TO DO -
Using the entries below, give the count of lines that hold "setup". Say nothing besides the number.

Data items:

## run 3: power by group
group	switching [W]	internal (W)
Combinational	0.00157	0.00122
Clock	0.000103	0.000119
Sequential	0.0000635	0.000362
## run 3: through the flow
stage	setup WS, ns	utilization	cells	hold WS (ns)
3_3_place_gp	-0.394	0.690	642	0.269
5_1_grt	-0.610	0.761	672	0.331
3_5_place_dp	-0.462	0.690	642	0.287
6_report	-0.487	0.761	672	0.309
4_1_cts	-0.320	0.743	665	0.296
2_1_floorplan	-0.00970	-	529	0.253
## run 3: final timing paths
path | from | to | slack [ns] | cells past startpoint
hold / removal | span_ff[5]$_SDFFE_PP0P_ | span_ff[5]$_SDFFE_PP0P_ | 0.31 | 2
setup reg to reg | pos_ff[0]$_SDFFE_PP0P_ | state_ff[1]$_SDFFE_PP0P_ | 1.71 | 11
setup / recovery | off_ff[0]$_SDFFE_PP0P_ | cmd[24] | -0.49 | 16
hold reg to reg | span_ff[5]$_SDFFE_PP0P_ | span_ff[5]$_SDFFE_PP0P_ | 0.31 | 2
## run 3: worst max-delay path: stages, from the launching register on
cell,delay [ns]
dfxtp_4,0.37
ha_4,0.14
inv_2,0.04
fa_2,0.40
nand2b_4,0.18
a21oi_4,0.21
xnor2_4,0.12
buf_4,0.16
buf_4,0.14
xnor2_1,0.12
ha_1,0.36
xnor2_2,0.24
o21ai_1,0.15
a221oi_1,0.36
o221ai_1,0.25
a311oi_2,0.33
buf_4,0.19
**src/sltc_pkg.sv**
```systemverilog
// Shared types and constants for the streaming local triangle counter.
// No dependencies; imported by every module of the block but sltc_ram.
package sltc_pkg;

    // Fixed field widths of the stream payload
    localparam int NODE_FW     = 6;
    localparam int SMALL_FW    = 6;
    localparam int TRI_FW      = 32;
    localparam int S_TDATA_W   = 16;
    localparam int M_TDATA_W   = 48;

    // Result field positions inside m_tdata
    localparam int OUT_NEW_LSB     = 0;
    localparam int OUT_DEG_LSB     = 6;
    localparam int OUT_TRI_LSB     = 12;
    localparam int OUT_PRESENT_BIT = 44;
    localparam int OUT_SELF_BIT    = 45;

    localparam logic [SMALL_FW-1:0] SMALL_MAX = '1;
    localparam logic [TRI_FW-1:0]   TRI_MAX   = '1;

    // Request kinds carried on s_tuser
    localparam logic CMD_INSERT = 1'b0;
    localparam logic CMD_READ   = 1'b1;

    typedef enum logic [3:0] {
        ST_CLEAR,
        ST_IDLE,
        ST_RD_A,
        ST_RD_B,
        ST_LINK_A,
        ST_LINK_B,
        ST_SCAN,
        ST_DRAIN,
        ST_WR_A,
        ST_WR_B,
        ST_FINISH
    } state_t;

    typedef enum logic [1:0] {
        RSEL_A,
        RSEL_B,
        RSEL_SCAN
    } rd_sel_t;

    typedef struct packed {
        logic    latch_in;
        logic    rd_en;
        rd_sel_t rd_sel;
        logic    cap_a;
        logic    cap_b;
        logic    link_a;
        logic    link_b;
        logic    scan;
        logic    wr_a;
        logic    wr_b;
        logic    clr;
        logic    out_load;
    } sltc_cmd_t;

    typedef struct packed {
        logic clr_last;
        logic is_read;
        logic a_bad;
        logic b_bad;
        logic same;
        logic scan_last;
        logic out_free;
    } sltc_status_t;

endpackage

```
**src/sltc_ctrl.sv**
```systemverilog
// Controller state machine of the triangle counter.
// Depends on sltc_pkg; drives the datapath through sltc_cmd_t.
module sltc_ctrl (
    input  logic                  aclk,
    input  logic                  aresetn,
    input  logic                  s_tvalid,
    output logic                  s_tready,
    input  sltc_pkg::sltc_status_t status,
    output sltc_pkg::sltc_cmd_t    cmd
);
    import sltc_pkg::*;

    state_t state_reg;
    state_t state_next;

    always_ff @(posedge aclk) begin
        if (!aresetn) begin
            state_reg <= ST_CLEAR;
        end else begin
            state_reg <= state_next;
        end
    end

    always_comb begin
        state_next = state_reg;
        case (state_reg)
            ST_CLEAR:  if (status.clr_last) state_next = ST_IDLE;
            ST_IDLE:   if (s_tvalid) state_next = ST_RD_A;
            ST_RD_A:   state_next = ST_RD_B;
            ST_RD_B: begin
                if (status.is_read || status.a_bad || status.same || status.b_bad) begin
                    state_next = ST_FINISH;
                end else begin
                    state_next = ST_LINK_A;
                end
            end
            ST_LINK_A: state_next = ST_LINK_B;
            ST_LINK_B: state_next = ST_SCAN;
            ST_SCAN:   if (status.scan_last) state_next = ST_DRAIN;
            ST_DRAIN:  state_next = ST_WR_A;
            ST_WR_A:   state_next = ST_WR_B;
            ST_WR_B:   state_next = ST_FINISH;
            ST_FINISH: if (status.out_free) state_next = ST_IDLE;
            default:   state_next = ST_CLEAR;
        endcase
    end

    always_comb begin
        cmd      = '0;
        s_tready = 1'b0;
        case (state_reg)
            ST_CLEAR: cmd.clr = 1'b1;
            ST_IDLE: begin
                s_tready     = 1'b1;
                cmd.latch_in = s_tvalid;
            end
            ST_RD_A: begin
                cmd.rd_en  = 1'b1;
                cmd.rd_sel = RSEL_A;
            end
            ST_RD_B: begin
                cmd.rd_en  = 1'b1;
                cmd.rd_sel = RSEL_B;
                cmd.cap_a  = 1'b1;
            end
            ST_LINK_A: begin
                cmd.cap_b  = 1'b1;
                cmd.link_a = 1'b1;
            end
            ST_LINK_B: cmd.link_b = 1'b1;
            ST_SCAN: begin
                cmd.rd_en  = 1'b1;
                cmd.rd_sel = RSEL_SCAN;
                cmd.scan   = 1'b1;
            end
            ST_DRAIN:  cmd = '0;
            ST_WR_A:   cmd.wr_a = 1'b1;
            ST_WR_B:   cmd.wr_b = 1'b1;
            ST_FINISH: cmd.out_load = status.out_free;
            default:   cmd = '0;
        endcase
    end
endmodule

```
==> src/design/epd_pkg.sv <==
`timescale 1ns / 1ps
// Shared types and constants for the EH pointer encoding decoder.
// No dependencies; used by every module of the block.
package epd_pkg;

    typedef enum logic [2:0] {
        ST_OK       = 3'd0,
        ST_BAD      = 3'd1,
        ST_OVERFLOW = 3'd2,
        ST_NO_BASE  = 3'd3,
        ST_TRUNC    = 3'd4,
        ST_INDIRECT = 3'd5
    } t_status;

    typedef enum logic [2:0] {
        CFG_ENCODING  = 3'd0,
        CFG_ADDR_WIDE = 3'd1,
        CFG_TEXT_BASE = 3'd2,
        CFG_DATA_BASE = 3'd3,
        CFG_FUNC_BASE = 3'd4,
        CFG_BASE_MASK = 3'd5
    } t_cfg_index;

    // Format nibble codes
    localparam logic [3:0] FMT_ABS  = 4'h0;
    localparam logic [3:0] FMT_ULEB = 4'h1;
    localparam logic [3:0] FMT_U2   = 4'h2;
    localparam logic [3:0] FMT_U4   = 4'h3;
    localparam logic [3:0] FMT_U8   = 4'h4;
    localparam logic [3:0] FMT_SLEB = 4'h9;
    localparam logic [3:0] FMT_S2   = 4'ha;
    localparam logic [3:0] FMT_S4   = 4'hb;
    localparam logic [3:0] FMT_S8   = 4'hc;

    // Application codes (encoding bits 6..4)
    localparam logic [2:0] APP_ABS     = 3'd0;
    localparam logic [2:0] APP_PCREL   = 3'd1;
    localparam logic [2:0] APP_TEXTREL = 3'd2;
    localparam logic [2:0] APP_DATAREL = 3'd3;
    localparam logic [2:0] APP_FUNCREL = 3'd4;
    localparam logic [2:0] APP_ALIGNED = 3'd5;

    localparam logic [7:0] ENC_OMIT       = 8'hff;
    localparam logic [3:0] MAX_LEB_BYTES  = 4'd10;
    localparam logic [6:0] LEB_LAST_SHIFT = 7'd63;

    typedef struct packed {
        logic [7:0]  encoding;
        logic        addr_wide;
        logic [63:0] text_base;
        logic [63:0] data_base;
        logic [63:0] func_base;
        logic [2:0]  base_mask;
    } t_cfg;

    // Request from the field stage to the base stage
    typedef struct packed {
        logic        done;       // field complete, apply base
        t_status     status;     // final status when not done
        logic        sgn;
        logic [63:0] acc;
        logic [63:0] field_addr;
    } t_req;

endpackage

==> src/design/epd_field.sv <==
`timescale 1ns / 1ps
// Field gathering stage: holds the per-field state and absorbs one byte per step.
// Depends on epd_pkg.
module epd_field (
    input  logic           i_clk,
    input  logic           i_rst_n,
    input  logic           i_step,
    input  logic [7:0]     i_data_byte,
    input  logic [63:0]    i_byte_address,
    input  logic           i_region_last,
    input  epd_pkg::t_cfg  i_cfg,
    output logic           o_emit,
    output epd_pkg::t_req  o_req
);

    logic [63:0] r_acc, n_acc;
    logic [6:0]  r_shift, n_shift;
    logic [3:0]  r_bytes, n_bytes;
    logic [63:0] r_faddr, n_faddr;
    logic        r_started, n_started;

    logic [3:0]  fmt;
    logic [2:0]  app;
    logic [3:0]  len;
    logic        leb;
    logic        sgn;
    logic        bad;
    logic        misaligned;
    logic        wraps;
    logic [7:0]  payload_byte;
    logic [63:0] shifted;
    logic [63:0] acc_or;
    logic [6:0]  shift_nx;
    logic [3:0]  bytes_nx;
    logic [63:0] fill;
    logic [63:0] eff_faddr;
    logic [63:0] fixed_val;

    always_comb begin
        fmt = i_cfg.encoding[3:0];
        app = i_cfg.encoding[6:4];
        len = 4'd0;
        leb = 1'b0;
        sgn = 1'b0;
        case (fmt)
            epd_pkg::FMT_ABS:  len = i_cfg.addr_wide ? 4'd8 : 4'd4;
            epd_pkg::FMT_ULEB: leb = 1'b1;
            epd_pkg::FMT_U2:   len = 4'd2;
            epd_pkg::FMT_U4:   len = 4'd4;
            epd_pkg::FMT_U8:   len = 4'd8;
            epd_pkg::FMT_SLEB: begin
                leb = 1'b1;
                sgn = 1'b1;
            end
            epd_pkg::FMT_S2: begin
                len = 4'd2;
                sgn = 1'b1;
            end
            epd_pkg::FMT_S4: begin
                len = 4'd4;
                sgn = 1'b1;
            end
            epd_pkg::FMT_S8: begin
                len = 4'd8;
                sgn = 1'b1;
            end
            default: len = 4'd0;
        endcase
        bad = (i_cfg.encoding == epd_pkg::ENC_OMIT) || (!leb && (len == 4'd0));

        misaligned = i_cfg.addr_wide ? (|i_byte_address[2:0]) : (|i_byte_address[1:0]);
        wraps      = i_cfg.addr_wide ? (&i_byte_address[63:3]) : (&i_byte_address[63:2]);

        payload_byte = leb ? {1'b0, i_data_byte[6:0]} : i_data_byte;
        shifted  = r_shift[6] ? 64'd0 : ({56'd0, payload_byte} << r_shift[5:0]);
        acc_or   = r_acc | shifted;
        shift_nx = r_shift + (leb ? 7'd7 : 7'd8);
        bytes_nx = r_bytes + 4'd1;
        fill     = shift_nx[6] ? 64'd0 : ({64{1'b1}} << shift_nx[5:0]);
        eff_faddr = r_started ? r_faddr : i_byte_address;

        // Trim short fixed fields to their length and extend the sign
        case (len)
            4'd2:    fixed_val = {{48{sgn & acc_or[15]}}, acc_or[15:0]};
            4'd4:    fixed_val = {{32{sgn & acc_or[31]}}, acc_or[31:0]};
            default: fixed_val = acc_or;
        endcase
    end

    always_comb begin
        n_acc     = r_acc;
        n_shift   = r_shift;
        n_bytes   = r_bytes;
        n_faddr   = r_faddr;
        n_started = r_started;
        o_emit    = 1'b0;
        o_req.done       = 1'b0;
        o_req.status     = epd_pkg::ST_OK;
        o_req.sgn        = sgn;
        o_req.acc        = acc_or;
        o_req.field_addr = eff_faddr;

        if (bad) begin
            o_emit       = 1'b1;
            o_req.status = epd_pkg::ST_BAD;
        end else if (!r_started && (app == epd_pkg::APP_ALIGNED) && misaligned) begin
            // Drop padding bytes ahead of the field
            if (wraps) begin
                o_emit       = 1'b1;
                o_req.status = epd_pkg::ST_OVERFLOW;
            end else if (i_region_last) begin
                o_emit       = 1'b1;
                o_req.status = epd_pkg::ST_TRUNC;
            end
        end else if (leb) begin
            if ((r_shift == epd_pkg::LEB_LAST_SHIFT) && (|i_data_byte[6:1])
                    && !(sgn && (&i_data_byte[6:0]))) begin
                o_emit       = 1'b1;
                o_req.status = epd_pkg::ST_OVERFLOW;
            end else if (!i_data_byte[7]) begin
                o_emit     = 1'b1;
                o_req.done = 1'b1;
                o_req.acc  = acc_or | ((sgn && i_data_byte[6]) ? fill : 64'd0);
            end else if (bytes_nx >= epd_pkg::MAX_LEB_BYTES) begin
                o_emit       = 1'b1;
                o_req.status = epd_pkg::ST_OVERFLOW;
            end else if (i_region_last) begin
                o_emit       = 1'b1;
                o_req.status = epd_pkg::ST_TRUNC;
            end else begin
                n_acc     = acc_or;
                n_shift   = shift_nx;
                n_bytes   = bytes_nx;
                n_faddr   = eff_faddr;
                n_started = 1'b1;
            end
        end else begin
            if (bytes_nx >= len) begin
                o_emit     = 1'b1;
                o_req.done = 1'b1;
                o_req.acc  = fixed_val;
            end else if (i_region_last) begin
                o_emit       = 1'b1;
                o_req.status = epd_pkg::ST_TRUNC;
            end else begin
                n_acc     = acc_or;
                n_shift   = shift_nx;
                n_bytes   = bytes_nx;
                n_faddr   = eff_faddr;
                n_started = 1'b1;
            end
        end

        // Any result ends the field
        if (o_emit) begin
            n_acc     = 64'd0;
            n_shift   = 7'd0;
            n_bytes   = 4'd0;
            n_faddr   = 64'd0;
            n_started = 1'b0;
        end
    end

    always_ff @(posedge i_clk) begin
        if (!i_rst_n) begin
            r_acc     <= 64'd0;
            r_shift   <= 7'd0;
            r_bytes   <= 4'd0;
            r_faddr   <= 64'd0;
            r_started <= 1'b0;
        end else if (i_step) begin
            r_acc     <= n_acc;
            r_shift   <= n_shift;
            r_bytes   <= n_bytes;
            r_faddr   <= n_faddr;
            r_started <= n_started;
        end
    end

endmodule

RESULT -
3